Note: my labs over the past month have had low Vit D, and B-12 levels.. so I take suppliments for those, and would take water pills.. but am scared of robbing my body of the nutrients it needs.. 

Any opinions, suggestions are welcomed!!

ps.. and i'm also in the process of finding a new GI specialist (he was aweful!).. my Rheumatologist prescribed the pred. 

Thanks guys!!!


----------



## Nytefyre (Feb 14, 2011)

You could take half a pill for a while to let your body adjust to the lower dose.
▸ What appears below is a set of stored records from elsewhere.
## src/rtl/esg_pkg.sv

```systemverilog
package esg_pkg;

    typedef enum logic [1:0] {
        BM_INT_FETCH = 2'b00,
        BM_EXT_FETCH = 2'b01,
        BM_DATA8     = 2'b10,
        BM_DATA16    = 2'b11
    } bus_mode_e;

    typedef enum logic [1:0] {
        P0_HIZ  = 2'b00,
        P0_ADDR = 2'b01,
        P0_DATA = 2'b10
    } p0_sel_e;

    typedef enum logic [1:0] {
        PH_ADDR_A = 2'b00,
        PH_STRB_A = 2'b01,
        PH_ADDR_B = 2'b10,
        PH_STRB_B = 2'b11
    } phase_e;

    typedef struct packed {
        bus_mode_e mode;
        logic      wr;
        logic      ale_off;
        logic      xacc;
    } cyc_cfg_t;

    localparam cyc_cfg_t CFG_RESET = '{mode: BM_INT_FETCH, wr: 1'b0, ale_off: 1'b0, xacc: 1'b0};

endpackage

```

## src/rtl/esg_timebase.sv

```systemverilog
module esg_timebase
    import esg_pkg::*;
#(
    parameter int PHASE_LEN = 3,
    parameter int SUB_W     = 2
) (
    input  logic             clk,
    input  logic             rst_n,
    output phase_e           phase,
    output logic [SUB_W-1:0] sub,
    output logic             cyc_last
);

    localparam logic [SUB_W-1:0] SUB_LAST = SUB_W'(PHASE_LEN - 1);

    phase_e           phase_nxt;
    logic [SUB_W-1:0] sub_nxt;
    logic             phase_end;

    assign phase_end = (sub == SUB_LAST);

    // State register
    always_ff @(posedge clk) begin
        if (!rst_n) begin
            phase <= PH_ADDR_A;
            sub   <= '0;
        end else begin
            phase <= phase_nxt;
            sub   <= sub_nxt;
        end
    end

    // Next-state logic
    always_comb begin
        phase_nxt = phase;
        sub_nxt   = sub + 1'b1;
        if (phase_end) begin
            sub_nxt = '0;
            unique case (phase)
                PH_ADDR_A: phase_nxt = PH_STRB_A;
                PH_STRB_A: phase_nxt = PH_ADDR_B;
                PH_ADDR_B: phase_nxt = PH_STRB_B;
                PH_STRB_B: phase_nxt = PH_ADDR_A;
            endcase
        end
    end

    assign cyc_last = phase_end && (phase == PH_STRB_B);

    // phase only moves after its last sub-clock
    p_phase_hold_r2: assert property (@(posedge clk) disable iff (!rst_n)
        (sub != SUB_LAST) |=> $stable(phase));

    // sub-clock counter restarts after its last value
    p_sub_wrap_r2: assert property (@(posedge clk) disable iff (!rst_n)
        (sub == SUB_LAST) |=> (sub == '0));

endmodule

```

## src/rtl/esg_cfg_latch.sv

```systemverilog
module esg_cfg_latch
    import esg_pkg::*;
(
    input  logic     clk,
    input  logic     rst_n,
    input  logic     cyc_last,
    input  cyc_cfg_t cfg_in,
    output cyc_cfg_t cfg_q
);

    always_ff @(posedge clk) begin
        if (!rst_n) begin
            cfg_q <= CFG_RESET;
        end else if (cyc_last) begin
            cfg_q <= cfg_in;
        end
    end

    // configuration frozen inside a machine cycle
    p_cfg_hold_r13: assert property (@(posedge clk) disable iff (!rst_n)
        !cyc_last |=> $stable(cfg_q));

endmodule

```

## src/rtl/esg_strobe_dec.sv

```systemverilog
module esg_strobe_dec
    import esg_pkg::*;
#(
    parameter int PHASE_LEN  = 3,
    parameter int ALE_HI_LEN = 2,
    parameter int SUB_W      = 2
) (
    input  logic             clk,
    input  logic             rst_n,
    input  phase_e           phase,
    input  logic [SUB_W-1:0] sub,
    input  cyc_cfg_t         cfg,
    output logic             ale,
    output logic             psen_n,
    output p0_sel_e          p0_sel,
    output logic             p2_sel
);

    localparam logic [SUB_W-1:0] SUB_ALE = SUB_W'(PHASE_LEN - ALE_HI_LEN);

    logic addr_ph;
    logic second_half;
    logic ale_win;
    logic is_data;
    logic ale_supp;

    always_comb begin
        addr_ph     = (phase == PH_ADDR_A) || (phase == PH_ADDR_B);
        second_half = (phase == PH_ADDR_B) || (phase == PH_STRB_B);
        ale_win     = addr_ph && (sub >= SUB_ALE);
        is_data     = (cfg.mode == BM_DATA8) || (cfg.mode == BM_DATA16);
        ale_supp    = (cfg.mode == BM_INT_FETCH) && cfg.ale_off && !cfg.xacc;
    end

    // Output process
    always_comb begin
        ale    = ale_win && !ale_supp && !(is_data && second_half);
        psen_n = 1'b1;
        p0_sel = P0_HIZ;
        p2_sel = 1'b0;
        unique case (cfg.mode)
            BM_INT_FETCH: begin
                p0_sel = P0_HIZ;
            end
            BM_EXT_FETCH: begin
                psen_n = addr_ph;
                p0_sel = addr_ph ? P0_ADDR : P0_HIZ;
                p2_sel = 1'b1;
            end
            BM_DATA8, BM_DATA16: begin
                if (phase == PH_ADDR_A) p0_sel = P0_ADDR;
                else                    p0_sel = cfg.wr ? P0_DATA : P0_HIZ;
                p2_sel = (cfg.mode == BM_DATA16);
            end
        endcase
    end

    // address strobe and read strobe never overlap
    p_strobe_excl_r4: assert property (@(posedge clk) disable iff (!rst_n)
        !(ale && !psen_n));

    // low address is on port 0 whenever the latch strobe is high on an external cycle
    p_addr_under_ale_r10: assert property (@(posedge clk) disable iff (!rst_n)
        (ale && cfg.mode != BM_INT_FETCH) |-> (p0_sel == P0_ADDR));

    // no read strobe while code runs internally
    p_psen_quiet_r5: assert property (@(posedge clk) disable iff (!rst_n)
        (cfg.mode == BM_INT_FETCH) |-> psen_n);

    // port-2 source only changes at the start of a machine cycle
    p_p2_stable_r12: assert property (@(posedge clk) disable iff (!rst_n)
        !$stable(p2_sel) |-> (phase == PH_ADDR_A && sub == '0));

endmodule

```

## src/rtl/ext_bus_strobe.sv

```systemverilog
module ext_bus_strobe
    import esg_pkg::*;
#(
    parameter int PHASE_LEN  = 3,
    parameter int ALE_HI_LEN = 2
) (
    input  logic       clk,
    input  logic       rst_n,
    input  logic [1:0] bus_mode,
    input  logic       data_wr,
    input  logic       ale_off,
    input  logic       xacc_instr,
    output logic       ale,
    output logic       psen_n,
    output logic [1:0] p0_sel,
    output logic       p2_sel
);

    localparam int SUB_W = (PHASE_LEN > 1) ? $clog2(PHASE_LEN) : 1;

    phase_e           phase;
    logic [SUB_W-1:0] sub;
    logic             cyc_last;
    cyc_cfg_t         cfg_in;
    cyc_cfg_t         cfg_q;
    p0_sel_e          p0_sel_enum;

    assign cfg_in = '{mode: bus_mode_e'(bus_mode), wr: data_wr,
                      ale_off: ale_off, xacc: xacc_instr};

    esg_timebase #(
        .PHASE_LEN (PHASE_LEN),
        .SUB_W     (SUB_W)
    ) u_timebase (
        .clk      (clk),
        .rst_n    (rst_n),
        .phase    (phase),
        .sub      (sub),
        .cyc_last (cyc_last)
    );

    esg_cfg_latch u_cfg (
        .clk      (clk),
        .rst_n    (rst_n),
        .cyc_last (cyc_last),
        .cfg_in   (cfg_in),
        .cfg_q    (cfg_q)
    );

    esg_strobe_dec #(
        .PHASE_LEN  (PHASE_LEN),
        .ALE_HI_LEN (ALE_HI_LEN),
        .SUB_W      (SUB_W)
    ) u_dec (
        .clk    (clk),
        .rst_n  (rst_n),
        .phase  (phase),
        .sub    (sub),
        .cfg    (cfg_q),
        .ale    (ale),
        .psen_n (psen_n),
        .p0_sel (p0_sel_enum),
        .p2_sel (p2_sel)
    );

    assign p0_sel = p0_sel_enum;

    // outputs idle while reset is held
    p_reset_idle_r1: assert property (@(posedge clk)
        !rst_n |=> (!ale && psen_n && p0_sel == 2'b00 && !p2_sel));

endmodule

```
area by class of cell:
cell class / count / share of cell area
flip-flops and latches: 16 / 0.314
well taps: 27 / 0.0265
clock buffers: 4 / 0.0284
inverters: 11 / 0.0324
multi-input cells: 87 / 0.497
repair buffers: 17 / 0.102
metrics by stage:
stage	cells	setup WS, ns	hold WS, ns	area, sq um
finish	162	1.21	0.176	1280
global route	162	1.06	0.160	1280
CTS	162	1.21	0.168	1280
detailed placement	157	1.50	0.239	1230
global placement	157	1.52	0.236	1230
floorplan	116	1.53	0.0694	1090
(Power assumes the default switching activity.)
Hopefully after tapering you won't experience any side effects.

I am not sure about the fluid retention though, sorry.

Good luck.  Pred is a necessary evil sometimes.


----------



## girlygirl (Feb 14, 2011)

Thank you for the reply!

i finally took a half (2.5) of the pred a few mins ago.. My concentration has been off today, and I did some strenuous lifting all morning yesterday, so body is hurting.. I suppose 2.5mg is a fair temporary compromise for now. This drug is so terrible though! My CR Surgeon told me last week that it will probably be better for me to take Imuran, or something like that. And that Pred robs your calcium, causes acne, water retention, weight gain, hair problems, and a whole host of others. Those just stick out in my mind because i'm dealing with most of them. To boot i think my Crohns is spreading to my ileum.. so will probably have to do a small bowel followthru to check it out soon. 
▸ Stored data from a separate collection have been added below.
[src/rtl/shadow_regbank.sv]
`timescale 1ns/1ps
module shadow_regbank
   import srb_pkg::*;
#(
   parameter int ADDR_W    = 8,
   parameter int DATA_W    = 8,
   parameter int CTRL_ADDR = 5,
   parameter int RW_BASE   = 16,
   parameter int NUM_RW    = 4,
   parameter int RO_BASE   = 32,
   parameter int NUM_RO    = 2,
   parameter logic [NUM_RW*DATA_W-1:0] RW_DEFAULTS  = (NUM_RW*DATA_W)'('h44332211),
   parameter logic [DATA_W-2:0]        CTRL_DEFAULT = '0
) (
   input  logic                     clk,
   input  logic                     rst_n,
   input  logic                     wr_en,
   input  logic [ADDR_W-1:0]        wr_addr,
   input  logic [DATA_W-1:0]        wr_data,
   input  logic                     rd_en,
   input  logic [ADDR_W-1:0]        rd_addr,
   output logic [DATA_W-1:0]        rd_data,
   input  logic [NUM_RO*DATA_W-1:0] sts_in,
   output logic [NUM_RW*DATA_W-1:0] cfg_live,
   output logic [DATA_W-2:0]        ctrl_live
);
   localparam int RW_IDX_W = idx_width(NUM_RW);
   localparam int RO_IDX_W = idx_width(NUM_RO);

   // elaboration-time parameter checks
   if (NUM_RW < 1 || NUM_RO < 1) begin : g_bad_count
      $error("shadow_regbank: NUM_RW and NUM_RO must be at least 1");
   end
   if (DATA_W < 2) begin : g_bad_width
      $error("shadow_regbank: DATA_W must be at least 2");
   end
   if (RW_BASE + NUM_RW > (1 << ADDR_W) || RO_BASE + NUM_RO > (1 << ADDR_W)) begin : g_bad_map
      $error("shadow_regbank: register window exceeds address space");
   end
   if ((CTRL_ADDR >= RW_BASE && CTRL_ADDR < RW_BASE + NUM_RW) ||
       (CTRL_ADDR >= RO_BASE && CTRL_ADDR < RO_BASE + NUM_RO) ||
       (RW_BASE < RO_BASE + NUM_RO && RO_BASE < RW_BASE + NUM_RW)) begin : g_bad_overlap
      $error("shadow_regbank: address windows overlap");
   end

   hit_e                wr_kind;
   logic [RW_IDX_W-1:0] wr_rw_idx;
   logic [RO_IDX_W-1:0] wr_ro_idx;
   hit_e                rd_kind;
   logic [RW_IDX_W-1:0] rd_rw_idx;
   logic [RO_IDX_W-1:0] rd_ro_idx;

   regbank_decode #(
      .ADDR_W(ADDR_W), .CTRL_ADDR(CTRL_ADDR), .RW_BASE(RW_BASE), .NUM_RW(NUM_RW),
      .RO_BASE(RO_BASE), .NUM_RO(NUM_RO), .RW_IDX_W(RW_IDX_W), .RO_IDX_W(RO_IDX_W)
   ) u_wr_dec (
      .addr(wr_addr), .kind(wr_kind), .rw_idx(wr_rw_idx), .ro_idx(wr_ro_idx)
   );

   regbank_decode #(
      .ADDR_W(ADDR_W), .CTRL_ADDR(CTRL_ADDR), .RW_BASE(RW_BASE), .NUM_RW(NUM_RW),
      .RO_BASE(RO_BASE), .NUM_RO(NUM_RO), .RW_IDX_W(RW_IDX_W), .RO_IDX_W(RO_IDX_W)
   ) u_rd_dec (
      .addr(rd_addr), .kind(rd_kind), .rw_idx(rd_rw_idx), .ro_idx(rd_ro_idx)
   );

   // write side: the update bit is a one-cycle pulse, never stored
   logic commit_q;
   logic ctrl_wr;
   logic ro_wr_unused;

   assign ctrl_wr      = wr_en && (wr_kind == HIT_CTRL);
   assign ro_wr_unused = ^wr_ro_idx;

   always_ff @(posedge clk or negedge rst_n) begin
      if (!rst_n) begin
         commit_q <= 1'b0;
      end else begin
         commit_q <= ctrl_wr && wr_data[0];
      end
   end

   logic [DATA_W-1:0]        cfg_shadow [NUM_RW];
   logic [NUM_RW*DATA_W-1:0] cfg_shadow_flat;
   logic [DATA_W-2:0]        ctrl_shadow;

   for (genvar i = 0; i < NUM_RW; i++) begin : g_cfg
      logic hit_i;
      assign hit_i = wr_en && (wr_kind == HIT_RW) && (wr_rw_idx == RW_IDX_W'(i));
      regbank_cell #(
         .W(DATA_W), .RST(RW_DEFAULTS[i*DATA_W +: DATA_W])
      ) u_cell (
         .clk(clk), .rst_n(rst_n), .wr_stb(hit_i), .wr_val(wr_data),
         .commit(commit_q), .shadow_q(cfg_shadow[i]),
         .live_q(cfg_live[i*DATA_W +: DATA_W])
      );
      assign cfg_shadow_flat[i*DATA_W +: DATA_W] = cfg_shadow[i];
   end

   regbank_cell #(
      .W(DATA_W-1), .RST(CTRL_DEFAULT)
   ) u_ctrl (
      .clk(clk), .rst_n(rst_n), .wr_stb(ctrl_wr), .wr_val(wr_data[DATA_W-1:1]),
      .commit(commit_q), .shadow_q(ctrl_shadow), .live_q(ctrl_live)
   );

   // read side
   logic [DATA_W-1:0] sts_byte [NUM_RO];
   for (genvar j = 0; j < NUM_RO; j++) begin : g_sts
      assign sts_byte[j] = sts_in[j*DATA_W +: DATA_W];
   end

   logic [DATA_W-1:0] rd_mux;
   always_comb begin
      unique case (rd_kind)
         HIT_CTRL: rd_mux = {ctrl_shadow, 1'b0};
         HIT_RW:   rd_mux = cfg_shadow[rd_rw_idx];
         HIT_RO:   rd_mux = sts_byte[rd_ro_idx];
         default:  rd_mux = '0;
      endcase
   end

   always_ff @(posedge clk or negedge rst_n) begin
      if (!rst_n) begin
         rd_data <= '0;
      end else if (rd_en) begin
         rd_data <= rd_mux;
      end
   end
endmodule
thanks again for posting! 
~Mon~


----------



## hainman (Feb 14, 2011)

ive been told on many occations that im not to just stop taking the preds.not sure what the effects of just stopping them are but be carefull.ive been on them on and off for 3 years and ended up with osteopenia so tread carefully on these things.


----------



## littlemissh (Feb 16, 2011)

Probably best to do 2.5mg for a week or 2 then stop rather than just stop. 5mg is a lowish dose but some can still get effects from stopping 5mg straight away.There are 2.5 mg tablets available so you could even get those and go to 1.25mg for a short period. May be worth making sure your rheumatologist is happy with your stopping it though as he may suggest an alternative.


----------



## girlygirl (Feb 16, 2011)

Thanks guys! I'm going to just take 2.5mg for a little bit. The 5mg tabs i have you can break in half. I've already had a really bad headache and nausea for a few days.. so i'm going to take the 2.5 until i get in to see the doc again. I've about had it with the pred though! Even at this low dose.. retaining so much water, amongst other things..


----------



## Lydia (Feb 17, 2011)

I even do 1/4 of a 5 mg pill for a few days to finish the taper off. I have never had a problem stopping pred that way.


----------